Fran Ashcroft’s ‘The Songs That Never Were’ Collaborates With His Past

[Cover photo credit to Rob Clarke]

British Producer and artist Fran Ashcroft has released his sophomore album The Songs That Never Were via Think Like a Key Music and a new video for the track “High Window”. Ashcroft has been the Producer behind dozens of albums over the past few decades.

The recently-released piano-based lead single “Waiting For The Britpop Revival” comes with a traditional A-side and B-side.

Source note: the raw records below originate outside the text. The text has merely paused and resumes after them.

Source: an optimization exercise on an open RTL-to-GDS flow (aim: small area, a short achievable clock period and few clock cycles per item). Production flows keep margins and buffers that such runs may drop. In this exercise RTL edits were held to simulation tests only and were not proved equivalent to the original. Power is estimated from default activity; no workload was simulated.

// rv_core
module rv_core (
    input  logic                                 clk_i,
    input  logic                                 rstn_i,
    input  logic [rv_core_pkg::xlen-1:0]         imem_data_i,   
    input  logic [rv_core_pkg::xlen-1:0]         addr_i,        
    output logic [rv_core_pkg::xlen-1:0]         imem_addr_o,
    output logic [rv_core_pkg::xlen-1:0]         data_o,        
    output logic                                 update_o,      
    output logic [rv_core_pkg::xlen-1:0]         pc_o,
    output logic [rv_core_pkg::xlen-1:0]         instr_o,
    output logic [rv_core_pkg::reg_addr_w-1:0]   reg_addr_o,
    output logic [rv_core_pkg::xlen-1:0]         reg_data_o,
    output logic [rv_core_pkg::xlen-1:0]         mem_addr_o,
    output logic [rv_core_pkg::xlen-1:0]         mem_data_o,
    output logic                                 mem_wrt_o
);
For scale: ~6,300 cells after synthesis, ~1,700 flip-flops, about 76,000 um2 of cells after synthesis.
Settings: LEC_CHECK=0, CAP_MARGIN=20, CORE_MARGIN=2, CORE_UTILIZATION=35, CTS_CLUSTER_DIAMETER=60, CTS_CLUSTER_SIZE=30, PLACE_DENSITY=0.5, SETUP_SLACK_MARGIN=3.5, SLEW_MARGIN=20; clock period 9.0 ns.
standard.sh (not shown) runs the stock make flow with config.mk's settings and CLKGATE_MAP_FILE= SYNTH_SCRIPT=/design/flow/synth_recipe.tcl, a recipe that flattens the netlist after the stock synthesis.
==> flow/flow/run.sh <==
#!/bin/bash
# Standard layout, with the port buffers made from plain buffers instead of the delay cells
# that buffer_ports picks by default, and clock tree synthesis without dummy loads.
# Each tool's output goes to a log file here.
set -euo pipefail
export BUFFER_PORTS_ARGS="-buffer_cell sky130_fd_sc_hd__buf_2"
export CTS_ARGS="-sink_clustering_enable -repair_clock_nets -sink_clustering_size 30 -sink_clustering_max_diameter 60 -dont_use_dummy_load"
bash standard.sh finish > standard_make.log 2>&1
Testbench counts at the start, summed over its fixed seeds: cycles 472,582, instrs 110,324.
Then changed:
CTS_CLUSTER_DIAMETER = not set   (was 60)
CTS_CLUSTER_SIZE = not set   (was 30)
GPL_TIMING_DRIVEN = 0   (was not set)
Outcome:
- count of clock-buffer cells in the layout increases by 9
- cell count rises by 4.8%
- non-clock buffer count came out higher by 417
- global-route usage rises by 6.5 points
- worst hold slack got worse by 0.0080 ns
- register-to-register slack got worse by 0.45 ns
- synthesized cell count stays the same
- wire length is higher by about 24%
- via count rose by 7.6%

Longtime producer for artists big and small, and formerly of British Power-Pop trailblazers The Monos, Fran Ashcroft has recorded with some iconic artists, including Damon Albarn (Blur), Abbey Road Studios, Thunderbirds Are Go!, PRT Records and Studios, Spin Jupiter Spin (Dandy Warhols), Darling Nikkie (Lords of Acid) Big Fish Music in Japan,and Fruits Der Mer Records, to mention a few.

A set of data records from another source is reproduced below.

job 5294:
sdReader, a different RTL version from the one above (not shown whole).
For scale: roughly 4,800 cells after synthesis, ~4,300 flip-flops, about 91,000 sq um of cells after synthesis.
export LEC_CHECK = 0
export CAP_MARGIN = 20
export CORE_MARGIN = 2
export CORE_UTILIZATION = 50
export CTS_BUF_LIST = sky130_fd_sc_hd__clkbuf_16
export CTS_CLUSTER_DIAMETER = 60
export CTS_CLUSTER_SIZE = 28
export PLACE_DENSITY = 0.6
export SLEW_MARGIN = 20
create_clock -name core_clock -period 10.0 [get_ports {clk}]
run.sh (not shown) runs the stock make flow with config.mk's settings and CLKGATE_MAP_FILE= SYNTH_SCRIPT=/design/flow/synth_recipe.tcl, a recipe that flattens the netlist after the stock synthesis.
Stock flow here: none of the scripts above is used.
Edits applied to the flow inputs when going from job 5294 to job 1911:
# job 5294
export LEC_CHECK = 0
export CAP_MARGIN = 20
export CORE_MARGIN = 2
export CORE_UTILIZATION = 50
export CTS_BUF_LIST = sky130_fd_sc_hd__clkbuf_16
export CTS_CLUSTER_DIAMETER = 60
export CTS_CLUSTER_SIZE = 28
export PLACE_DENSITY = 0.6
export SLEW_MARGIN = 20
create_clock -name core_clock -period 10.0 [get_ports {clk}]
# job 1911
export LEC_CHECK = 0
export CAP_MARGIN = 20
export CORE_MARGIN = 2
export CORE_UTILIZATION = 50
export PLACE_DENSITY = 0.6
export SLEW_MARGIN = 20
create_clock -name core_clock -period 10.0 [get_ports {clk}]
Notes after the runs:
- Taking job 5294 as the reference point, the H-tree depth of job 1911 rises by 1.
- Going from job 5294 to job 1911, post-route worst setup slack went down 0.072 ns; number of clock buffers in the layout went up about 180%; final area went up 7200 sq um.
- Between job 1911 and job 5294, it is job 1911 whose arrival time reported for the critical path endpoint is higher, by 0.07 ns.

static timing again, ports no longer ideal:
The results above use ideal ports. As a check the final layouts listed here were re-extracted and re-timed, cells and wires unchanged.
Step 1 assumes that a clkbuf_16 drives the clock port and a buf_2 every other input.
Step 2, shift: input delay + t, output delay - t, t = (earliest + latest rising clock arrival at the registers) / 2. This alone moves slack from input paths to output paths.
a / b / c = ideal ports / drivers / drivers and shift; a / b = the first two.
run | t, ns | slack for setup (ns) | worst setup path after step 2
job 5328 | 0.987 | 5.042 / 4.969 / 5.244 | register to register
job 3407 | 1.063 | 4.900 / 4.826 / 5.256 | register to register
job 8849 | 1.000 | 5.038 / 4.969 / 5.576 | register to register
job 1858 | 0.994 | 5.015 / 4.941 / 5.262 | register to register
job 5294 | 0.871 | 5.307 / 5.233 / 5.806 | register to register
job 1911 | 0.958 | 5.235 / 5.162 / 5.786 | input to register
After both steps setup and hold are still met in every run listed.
Background: an optimization exercise with open tools, aiming at small area, a short achievable clock period and few clock cycles per item. Do not read the settings as production practice. Only simulation tests tie the RTL to the original design; equivalence was not proved. Power and IR drop assume default switching activity.

--- config.mk ---
export PLATFORM = sky130hd
export DESIGN_NAME = normalized_iir_section_filter
export DESIGN_NICKNAME = normalized_iir_section_filter
export VERILOG_FILES = /design/flow/design.v
export SDC_FILE = /design/flow/constraint.sdc
export NUM_CORES = 4
export LEC_CHECK = 0
export ABC_AREA = 1
export CAP_MARGIN = 20
export CORE_MARGIN = 2
export CORE_UTILIZATION = 40
export SETUP_SLACK_MARGIN = 5
export SLEW_MARGIN = 20
--- constraint.sdc ---
create_clock -name core_clock -period 9.0 [get_ports {clock}]
set_input_delay 1.8000 -clock core_clock [delete_from_list [all_inputs] [get_ports {clock}]]
set_output_delay 1.8000 -clock core_clock [all_outputs]
set_load 0.01 [all_outputs]
--- design.v ---
`default_nettype none
package nisf_pkg;
   localparam int SAMPLE_W = 16;
   localparam int COEF_BITS_DEF      = 24;
   localparam int COEF_FRAC_BITS_DEF = 16;
   localparam int CSR_INDEX_BITS = 3;
   localparam logic [CSR_INDEX_BITS-1:0] REG_DEN_LEAD   = 3'd0;
   localparam logic [CSR_INDEX_BITS-1:0] REG_DEN_FIRST  = 3'd1;
   localparam logic [CSR_INDEX_BITS-1:0] REG_DEN_SECOND = 3'd2;
   localparam logic [CSR_INDEX_BITS-1:0] REG_NUM_NOW    = 3'd3;
   localparam logic [CSR_INDEX_BITS-1:0] REG_NUM_FIRST  = 3'd4;
   localparam logic [CSR_INDEX_BITS-1:0] REG_NUM_SECOND = 3'd5;
   localparam logic OP_FILTER = 1'b0;
   localparam logic OP_FLUSH  = 1'b1;
   localparam int TERM_BITS = 3;
   localparam logic [TERM_BITS-1:0] TERM_NUM_NOW    = 3'd0;
   localparam logic [TERM_BITS-1:0] TERM_NUM_FIRST  = 3'd1;
   localparam logic [TERM_BITS-1:0] TERM_NUM_SECOND = 3'd2;
   localparam logic [TERM_BITS-1:0] TERM_DEN_FIRST  = 3'd3;
   localparam logic [TERM_BITS-1:0] TERM_DEN_SECOND = 3'd4;
   localparam logic [TERM_BITS-1:0] TERM_LAST       = TERM_DEN_SECOND;
   typedef struct packed {
      logic                       opcode;
      logic signed [SAMPLE_W-1:0] sample_in;
   } req_type;
   typedef struct packed {
      logic signed [SAMPLE_W-1:0] sample_out;
      logic                       saturated;
      logic                       div_error;
   } rsp_type;
   typedef struct packed {
      logic                 load;       
      logic                 mul_en;     
      logic [TERM_BITS-1:0] term;
      logic                 acc_en;     
      logic                 div_init;   
      logic                 div_step;   
      logic                 commit;     
      logic                 flush;      
   } dp_cmd_type;
   typedef struct packed {
      logic div_zero;
   } dp_status_type;
endpackage
`default_nettype wire
`default_nettype none
module normalized_iir_section_filter #(
   parameter int COEF_BITS      = 24,
   parameter int COEF_FRAC_BITS = 16
) (
   input  wire logic        clock,
   input  wire logic        reset,
   input  wire logic        req_valid,
   output logic             req_stall,
   input  wire logic [16:0] req_data,    
   output logic             rsp_valid,
   input  wire logic        rsp_stall,
   output logic [17:0]      rsp_data,    
   input  wire logic        csr_we,
   input  wire logic [2:0]  csr_index,
   input  wire logic [23:0] csr_wdata
);
   localparam int W = 42;    
   localparam logic signed [63:0] KHI = -(64'sd341 <<< 25);
   localparam logic signed [63:0] KLO = -(64'sd85 <<< 17);
   localparam logic [W-1:0] INIT4 = W'(64'sd4 * (KHI + KLO));
   localparam logic [W-1:0] INIT5 = W'(64'sd5 * (KHI + KLO));
   logic signed [23:0] c_a2, c_a3, c_b1, c_b2, c_b3;
   logic signed [24:0] a1n;    
   logic               a1s;    
   always_ff @(posedge clock) begin
      if (reset) begin
         a1n  <= -25'sd65536;
         a1s  <= 1'b0;
         c_a2 <= '0;
         c_a3 <= '0;
         c_b1 <= 24'h010000;
         c_b2 <= '0;
         c_b3 <= '0;
      end else if (csr_we) begin
         case (csr_index)
            3'd0: begin
               a1s <= csr_wdata[23];
               a1n <= csr_wdata[23] ? 25'(signed'(csr_wdata)) : -(25'(signed'(csr_wdata)));
            end
            3'd1: c_a2 <= csr_wdata;
            3'd2: c_a3 <= csr_wdata;
            3'd3: c_b1 <= csr_wdata;
            3'd4: c_b2 <= csr_wdata;
            3'd5: c_b3 <= csr_wdata;
            default: begin
            end
         endcase
      end
   end
   logic signed [26:0] nd3;
   wire  signed [26:0] nd1 = 27'(a1n);
   logic               dz;
   always_ff @(posedge clock) begin
      nd3 <= nd1 + (nd1 <<< 1);
      dz  <= (a1n == '0);
   end
   logic        stall_r, flush_pend;
   logic        pbusy, pdone, p_usem, p5, phl;
   logic [2:0]  pidx;
   logic [3:0]  lst;         
   logic        pend;        
   logic        mval, mz;    
   logic signed [15:0] x0, x1, x2;
   logic signed [15:0] yh2;                 
   wire  signed [15:0] yh1 = rsp_data[17:2];    
   assign req_stall = stall_r;
   wire take    = req_valid & ~req_stall;
   wire take_x  = take & ~req_data[16];
   wire take_fl = take & req_data[16];
   wire commit  = pend & ~rsp_valid;
   wire fire_l0 = pdone & (lst == 4'd0) & (~pend | ~rsp_valid);
   wire p_start = take_x;
   wire idle    = ~pbusy & ~pdone & (lst == 4'd0) & ~pend & ~rsp_valid;
   wire fl_do   = flush_pend & idle;
   wire inflt   = (lst != 4'd0) | pend | pdone;
   wire p_last  = pbusy & phl & (pidx == (p5 ? 3'd4 : 3'd3));
   wire       fp_n    = take_fl | (flush_pend & ~fl_do);
   wire       pbusy_n = p_start | (pbusy & ~p_last);
   wire       pdone_n = p_last | (pdone & ~fire_l0);
   wire [3:0] lst_n   = fire_l0 ? 4'd1 : (lst == 4'd8) ? 4'd0 : (lst != 4'd0) ? lst + 4'd1 : 4'd0;
   wire       pend_n  = (lst == 4'd8) | (pend & ~commit);
   wire       rspv_n  = commit | (rsp_valid & rsp_stall);
   wire       rdy_n   = ~fp_n & ~pbusy_n & (~pdone_n | ((lst_n == 4'd0) & (~pend_n | ~rspv_n)));
   always_ff @(posedge clock) begin
      if (reset) begin
         stall_r    <= 1'b0;
         flush_pend <= 1'b0;
         pbusy      <= 1'b0;
         pdone      <= 1'b0;
         lst        <= 4'd0;
         pend       <= 1'b0;
         mval       <= 1'b0;
         mz         <= 1'b1;
         rsp_valid  <= 1'b0;
      end else begin
         stall_r    <= ~rdy_n;
         flush_pend <= fp_n;
         pbusy      <= pbusy_n;
         pdone      <= pdone_n;
         lst        <= lst_n;
         pend       <= pend_n;
         if (csr_we) mval <= 1'b0;
         else if (fire_l0) mval <= 1'b1;
         if (fl_do) mz <= 1'b1;
         else if (fire_l0) mz <= 1'b0;
         rsp_valid  <= rspv_n;
      end
   end
   always_ff @(posedge clock) begin
      if (reset || fl_do) begin
         x0 <= '0;
         x1 <= '0;
         x2 <= '0;
      end else if (p_start) begin
         x0 <= req_data[15:0];
         x1 <= x0;
         x2 <= x1;
      end
   end
   always_ff @(posedge clock) begin
      if (p_start) begin
         pidx   <= 3'd0;
         phl    <= 1'b0;
         p_usem <= inflt | (~mz & mval);
         p5     <= ~inflt & ~mz & ~mval;
      end else if (pbusy) begin
         if (pidx == (p5 ? 3'd4 : 3'd3)) begin
            pidx <= 3'd0;
            phl  <= 1'b1;
         end else begin
            pidx <= pidx + 3'd1;
         end
      end
   end
   logic signed [23:0] op_c, nc_sel;
   logic        [4:0]  op_sel;
   logic signed [16:0] nv_sel;
   logic        [2:0]  n_idx;
   logic               n_hl, n_on;
   wire  signed [15:0] ya = ((lst != 4'd0) | pend) ? yh1 : yh2;
   logic               n_sub;
   always_comb begin
      n_on  = 1'b1;
      n_idx = pidx + 3'd1;
      n_hl  = phl;
      if (p_start) begin
         n_idx = 3'd0;
         n_hl  = 1'b0;
      end else if (!pbusy || p_last) begin
         n_on = 1'b0;
      end else if (pidx == (p5 ? 3'd4 : 3'd3)) begin
         n_idx = 3'd0;
         n_hl  = 1'b1;
      end
      case (n_idx)
         3'd0: begin nc_sel = c_b1; nv_sel = p_start ? 17'(signed'(req_data[15:0])) : 17'(x0); n_sub = 1'b0; end
         3'd1: begin nc_sel = c_b2; nv_sel = 17'(x1); n_sub = 1'b0; end
         3'd2: begin nc_sel = c_b3; nv_sel = 17'(x2); n_sub = 1'b0; end
         3'd3: begin nc_sel = c_a3; nv_sel = 17'(ya);  n_sub = 1'b1; end
         default: begin nc_sel = c_a2; nv_sel = 17'(yh1); n_sub = 1'b1; end
      endcase
   end
   logic [4:0] op_one, op_two, op_neg, n_one, n_two, n_neg;
   logic       op_on, op_on4, op_x16, n_x16;
   logic [18:0] bx;
   int          kb;
   always_comb begin
      bx = {nv_sel[16], nv_sel, 1'b0};
      n_one = '0;
      n_two = '0;
      n_neg = '0;
      n_x16 = 1'b0;
      for (int j = 0; j < 5; j++) begin
         kb = n_hl ? 2*j : 2*j + 8;
         if (n_on && (!n_hl || j < 4)) begin
            n_one[j] = bx[kb+1] ^ bx[kb];
            n_two[j] = (bx[kb+2] & ~bx[kb+1] & ~bx[kb])
                     | (~bx[kb+2] & bx[kb+1] & bx[kb]);
            n_neg[j] = (bx[kb+2] & ~(bx[kb+1] & bx[kb])) ^ (n_sub & (n_one[j] | n_two[j]));
         end
      end
      n_x16 = n_on & n_hl & (bx[17] ^ bx[16]) & (bx[17] ^ n_sub);
   end
   always_ff @(posedge clock) begin
      op_sel <= n_on ? (5'd1 << n_idx) : 5'd0;
      op_one <= n_one;
      op_two <= n_two;
      op_neg <= n_neg;
      op_on  <= n_on;
      op_on4 <= n_on & ~n_hl;
      op_x16 <= n_x16;
   end
   assign op_c = ({24{op_sel[0]}} & c_b1) | ({24{op_sel[1]}} & c_b2) | ({24{op_sel[2]}} & c_b3)
               | ({24{op_sel[3]}} & c_a3) | ({24{op_sel[4]}} & c_a2);
   logic [W-1:0] pp [5];
   logic [25:0]  bm;
   always_comb begin
      for (int j = 0; j < 5; j++) pp[j] = '0;
      for (int j = 0; j < 5; j++) begin
         bm = ({26{op_one[j]}} & {op_c[23], op_c[23], op_c}) | ({26{op_two[j]}} & {op_c[23], op_c, 1'b0});
         bm = bm ^ {26{op_neg[j]}};
         pp[j][2*j +: 25] = bm[24:0];
         pp[j][2*j + 25]  = ((j < 4) ? op_on : op_on4) & ~bm[25];
      end
      for (int j = 0; j < 4; j++) pp[j+1][2*j] = op_neg[j];
      pp[4][16] = pp[4][16] | op_x16;
   end
   logic [W-1:0] ps, pcy, ps_fb, pc_fb;
   wire p_first = pbusy & ~phl & (pidx == 3'd0);
   wire p_shift = pbusy & phl & (pidx == 3'd0);
   always_comb begin
      if (p_first) begin
         ps_fb = p5 ? INIT5 : INIT4;
         pc_fb = '0;
      end else if (p_shift) begin
         ps_fb = ps << 8;
         pc_fb = pcy << 8;
      end else begin
         ps_fb = ps;
         pc_fb = pcy;
      end
   end
   function automatic logic [2*W-1:0] csa(input logic [W-1:0] a, input logic [W-1:0] b,
                                          input logic [W-1:0] c);
      logic [W-1:0] s, k;
      s = a ^ b ^ c;
      k = (a & b) | (a & c) | (b & c);
      csa = {s, k << 1};
   endfunction
   logic [W-1:0] ta, tb, td, te, tf, tg, th, ti;
   logic [W-1:0] ps_n, pc_n;
   always_comb begin
      {ta, tb} = csa(ps_fb, pc_fb, pp[0]);
      {td, te} = csa(pp[1], pp[2], pp[3]);
      {tf, tg} = csa(ta, tb, td);
      {th, ti} = csa(tf, tg, te);
      {ps_n, pc_n} = csa(th, ti, pp[4]);
   end
   always_ff @(posedge clock) begin
      ps  <= ps_n;
      pcy <= pc_n;
   end
   logic [25:0]        rr;        
   logic [15:0]        lq;        
   logic               inv1;      
   logic               pre_r, frc_r, negr;
   wire [27:0]        t_op = {rr, lq[15:14]} ^ {28{inv1}};
   logic              cin;       
   wire signed [26:0] tu   = {1'b0, t_op[25:0]};
   wire signed [26:0] df1  = tu + nd1 + 27'(cin);
   wire signed [26:0] df2  = tu + (nd1 <<< 1) + 27'(cin);
   wire signed [26:0] df3  = tu + nd3 + 27'(cin);
   wire signed [26:0] df4  = tu + (nd1 <<< 2) + 27'(cin);
   wire [25:0]        df0  = t_op[25:0] + 26'(cin);
   wire               g1 = ~df1[26];
   wire               g2 = ~df2[26];
   wire               g3 = ~df3[26];
   wire               g4 = ~df4[26];
   wire [1:0]         dig = g3 ? 2'd3 : g2 ? 2'd2 : g1 ? 2'd1 : 2'd0;
   wire [25:0]        rnew = g3 ? df3[25:0] : g2 ? df2[25:0] : g1 ? df1[25:0] : df0;
   wire [13:0]        lo_abs = inv1 ? (14'd0 - lq[13:0]) : lq[13:0];
   logic signed [23:0] a2s;
   logic signed [25:0] a3s;
   always_ff @(posedge clock) begin
      if (lst == 4'd1) begin
         a2s <= c_a2 ^ {24{~neg_n}};
         a3s <= (26'(c_a2) + (26'(c_a2) <<< 1)) ^ {26{~neg_n}};
      end
   end
   function automatic logic [W-1:0] a2mul(input logic [1:0] e, input logic signed [23:0] a,
                                          input logic signed [25:0] a3, input logic lsb);
      logic [W-1:0] ax;
      ax = W'(a);
      case (e)
         2'd0:    a2mul = '0;
         2'd1:    a2mul = ax;
         2'd2:    a2mul = {ax[W-2:0], lsb};
         default: a2mul = W'(a3);
      endcase
   endfunction
   logic [W-1:0] mm;
   logic [1:0]   e_q, fc_r;
   logic         fo_r;
   wire          pre_n = (t_op[27:26] != 2'd0) | g4;
   wire          neg_n = inv1 ^ a1s;
   wire          posy = ~negr;
   wire          e_nz = (e_q != 2'd0);
   wire  [W-1:0] mm_n = ((lst == 4'd2) ? {W{1'b0}} : (mm << 2))
                        + a2mul(e_q, a2s, a3s, posy) + {{(W-1){1'b0}}, posy & e_nz};
   wire [W-1:0] xm  = p_usem ? (mm << 2) : '0;
   wire [W-1:0] xe  = a2mul(e_q & {2{p_usem}}, a2s, a3s, posy);
   wire         xci = p_usem & posy & e_nz;
   logic [W-1:0] s1, c1, s2, c2;
   always_comb begin
      {s1, c1} = csa(ps, pcy, xm);
      {s2, c2} = csa(s1, c1 | {{(W-1){1'b0}}, xci}, xe);
   end
   wire [W-1:0] acc = s2 + c2;
   always_ff @(posedge clock) begin
      if (fire_l0) begin
         rr   <= acc[W-1:16];
         lq   <= acc[15:0];
         inv1 <= acc[W-1];
         cin  <= acc[W-1] & (((s2[13:0] ^ c2[13:0]) ^ {s2[12:0] | c2[12:0], 1'b0}) == 14'd0);
      end else if (lst != 4'd0) begin
         rr   <= rnew;
         lq   <= {(lst == 4'd1) ? lo_abs : lq[13:0], dig};
         inv1 <= 1'b0;
         cin  <= 1'b0;
      end
      if (lst == 4'd1) begin
         pre_r <= pre_n;
         frc_r <= pre_n | g2;
         negr  <= neg_n;
      end
      if (reset || fl_do) begin
         mm <= '0;
      end else if (lst >= 4'd2) begin
         mm <= mm_n;
      end
      if (lst == 4'd1) begin
         e_q  <= dz ? 2'd0 : (pre_n | g2) ? (neg_n ? 2'd2 : 2'd1) : dig;
         fo_r <= dz | pre_n | g2;
         fc_r <= (dz | neg_n) ? 2'd0 : 2'd3;
      end else if (lst != 4'd0) begin
         e_q  <= fo_r ? fc_r : dig;
      end
   end
   logic [15:0] mag, yv;
   logic        sat;
   always_comb begin
      mag = frc_r ? (negr ? 16'h8000 : 16'h7fff) : lq;
      yv  = negr ? (16'd0 - mag) : mag;
      sat = negr ? (pre_r | (lq[15] & (lq[14:0] != 15'd0))) : frc_r;
      if (dz) begin
         yv  = '0;
         sat = 1'b0;
      end
   end
   always_ff @(posedge clock) begin
      if (reset || fl_do) begin
         rsp_data <= '0;
         yh2      <= '0;
      end else if (commit) begin
         rsp_data <= {yv, sat, dz};
         yh2      <= yh1;
      end
   end
endmodule
`default_nettype wire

Ashcroft describes this album as “a bridge across time” and “a collaboration between myself and me of fifty years ago”.

Ashcroft shares about the record:

I’ve never made a record quite like this one. Nobody has. it was like building a bridge of time between my present day self and me from 50 years ago. The song I heard in my head at 5 a.m. that morning reminded me of one I’d written many years before, which I was never quite happy with.  I thought, you could almost put this new tune right over it. So I dug the old tape out of the archives to see if I was right. And I was – the chords were the same, and it was even in the same key! If I could only remove and replace the vocals on the old mono recording, it would be an entirely new song.

Were there other songs that could be treated in a similar way? Of course there were! I expected these new recordings  to be all be about using AI technology – but that was just a convenient tool, like any other. But this actually turned out to be a collaboration between my present-day self and me from 50 years ago – like some kind of bridge of time had been built between us. It sounds weird, I know – here, each song, whether an old recording or a new idea, was developed and transformed into something completely different from what it was to begin with – as if I were working with a co-writer and a quite strange one at times. But  music exists outside of time and this, I think, makes this record what it is.

Ashcroft also recently added author to his credits, publishing The Analogue Approach to Digital Recording last year via The Crowood Press. As a record Producer, he is best known for his less-is-more approach to recording, using the minimum number of microphones and tracks to get the best sound.